Microstrategy buys 205 bitcoin for $10 million

MicroStrategy Inc, a major bitcoin corporate backer, announced that it just spent $10 million in cash to purchase 205 bitcoins on Friday. The company announced it paid an average price of $48,888 for each bitcoin, including fees.

The dominant cryptocurrency in the world, Bitcoin, was recently down 1.1% at $47,909. MicroStrategy shares dropped 2.3% in premarket trading.

As of March 5, MicroStrategy holds nearly 91,064 bitcoins purchased at a total spend of $2.20 billion, at an average price of around $24,119 per bitcoin. MicroStrategy’s stock has risen 96.9% over the last three months through Thursday, while bitcoin prices have climbed 156.4%.

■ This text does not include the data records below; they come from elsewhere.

== JK ==
Design Hq2x, start of the top module:
module Hq2x #(parameter LENGTH = 16, parameter HALF_DEPTH = 1, parameter DWIDTH = HALF_DEPTH ? 11 : 23)
(
	input             clk,
	input             ce_in,
	input  [DWIDTH:0] inputpixel,
	input             mono,
	input             disable_hq2x,
	input             reset_frame,
	input             reset_line,
	input             ce_out,
	input       [1:0] read_y,
	input             hblank,
	output [DWIDTH:0] outpixel
);
localparam AWIDTH = $clog2(LENGTH)-1;
localparam DWIDTH1 = DWIDTH+1;
function [5:0] hq_table;
	input [7:0] idx;
begin
	case (idx)
		8'd0: hq_table = 6'd19;
		8'd1: hq_table = 6'd19;
		8'd2: hq_table = 6'd26;
		8'd3: hq_table = 6'd11;
		8'd4: hq_table = 6'd19;
		8'd5: hq_table = 6'd19;
		8'd6: hq_table = 6'd26;
		8'd7: hq_table = 6'd11;
		8'd8: hq_table = 6'd23;
		8'd9: hq_table = 6'd15;
		8'd10: hq_table = 6'd47;
		8'd11: hq_table = 6'd35;
		8'd12: hq_table = 6'd23;
		8'd13: hq_table = 6'd15;
		8'd14: hq_table = 6'd55;
		8'd15: hq_table = 6'd39;
		8'd16: hq_table = 6'd19;
		8'd17: hq_table = 6'd19;
		8'd18: hq_table = 6'd26;
		8'd19: hq_table = 6'd58;
		8'd20: hq_table = 6'd19;
		8'd21: hq_table = 6'd19;
		8'd22: hq_table = 6'd26;
		8'd23: hq_table = 6'd58;
		8'd24: hq_table = 6'd23;
		8'd25: hq_table = 6'd15;
		8'd26: hq_table = 6'd35;
		8'd27: hq_table = 6'd35;
		8'd28: hq_table = 6'd23;
		8'd29: hq_table = 6'd15;
		8'd30: hq_table = 6'd7;
		8'd31: hq_table = 6'd35;
		8'd32: hq_table = 6'd19;
		8'd33: hq_table = 6'd19;
		8'd34: hq_table = 6'd26;
		8'd35: hq_table = 6'd11;
		8'd36: hq_table = 6'd19;
		8'd37: hq_table = 6'd19;
		8'd38: hq_table = 6'd26;
		8'd39: hq_table = 6'd11;
		8'd40: hq_table = 6'd23;
		8'd41: hq_table = 6'd15;
		8'd42: hq_table = 6'd55;
		8'd43: hq_table = 6'd39;
		8'd44: hq_table = 6'd23;
		8'd45: hq_table = 6'd15;
		8'd46: hq_table = 6'd51;
		8'd47: hq_table = 6'd43;
		8'd48: hq_table = 6'd19;
		8'd49: hq_table = 6'd19;
		8'd50: hq_table = 6'd26;
		8'd51: hq_table = 6'd58;
		8'd52: hq_table = 6'd19;
		8'd53: hq_table = 6'd19;
		8'd54: hq_table = 6'd26;
		8'd55: hq_table = 6'd58;
		8'd56: hq_table = 6'd23;
		8'd57: hq_table = 6'd15;
		8'd58: hq_table = 6'd51;
		8'd59: hq_table = 6'd35;
		8'd60: hq_table = 6'd23;
		8'd61: hq_table = 6'd15;
		8'd62: hq_table = 6'd7;
  ...
Size: roughly 2800 flip-flops, roughly 34 I/O pins, about 0.12 mm2 of cells after synthesis.
==> flow/config.mk <==
export PLATFORM = sky130hd
export DESIGN_NAME = Hq2x
export DESIGN_NICKNAME = Hq2x
export VERILOG_FILES = /design/flow/design.v
export SDC_FILE = /design/flow/constraint.sdc
export NUM_CORES = 4
export LEC_CHECK = 0
export ABC_AREA = 0
export CAP_MARGIN = 15
export CELL_PAD_IN_SITES_DETAIL_PLACEMENT = 2
export CELL_PAD_IN_SITES_GLOBAL_PLACEMENT = 0
export CORE_ASPECT_RATIO = 0.98
export CORE_MARGIN = 10
export CORE_UTILIZATION = 22
export CTS_CLUSTER_DIAMETER = 110
export GPL_ROUTABILITY_DRIVEN = 0
export GPL_TIMING_DRIVEN = 0
export HOLD_SLACK_MARGIN = 0.28
export MAX_ROUTING_LAYER = met4
export MIN_ROUTING_LAYER = met2
export PLACE_DENSITY_LB_ADDON = 0.15
export SETUP_SLACK_MARGIN = -0.12
export SLEW_MARGIN = 15
export TNS_END_PERCENT = 90
==> flow/constraint.sdc <==
create_clock -name core_clock -period 5.35 [get_ports {clk}]
set_input_delay 1.0700 -clock core_clock [delete_from_list [all_inputs] [get_ports {clk}]]
set_output_delay 1.0700 -clock core_clock [all_outputs]
set_load 0.01 [all_outputs]
run.sh (not shown) runs the stock make flow with config.mk's settings and CLKGATE_MAP_FILE=.
In JK the implementation ran to completion but is not tape-out ready, as the final checks report negative setup slack.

Cryptocurrency trading volumes increased by 17% in February

According to Friday’s data, cryptocurrency trading volumes increased by 17% in February. This is in the wake of Tesla’s $1.5 billion Bitcoin investments. With the largest exchanges taking a growing share of the overall volumes.

According to researcher CryptoCompare, trading volumes boosted to $2.7 trillion in February. With volumes at major exchanges surging more than 35% to $2.4 trillion. Smaller exchanges witnessed volumes fall by 36% to $381 billion.

Significantly, volumes reached an all-time high of $159.9 billion on February 23, when bitcoin, the dominant cryptocurrency, dropped by 10%.

The embrace of cryptocurrencies by Tesla Inc and Mastercard Inc pushed bitcoin to a record high of $58,354 and a $1 trillion market capitalization last month. Growing interest from bigger investors has also fuelled Bitcoin’s rally.

The largest cryptocurrency of the world, Bitcoin, whose history of wild price swings has long-hampered its use for commerce, has since fallen about 20% from its all-time high and was last trading at nearly $47,000.

Major exchange Binance witnessed the biggest trading volume in February of $761 billion, up 66% from the previous month. That was followed by Huobi and OKEx, both popular with investors in Asia, which boosted by 12% to $214 billion and 26% to $188 billion, respectively.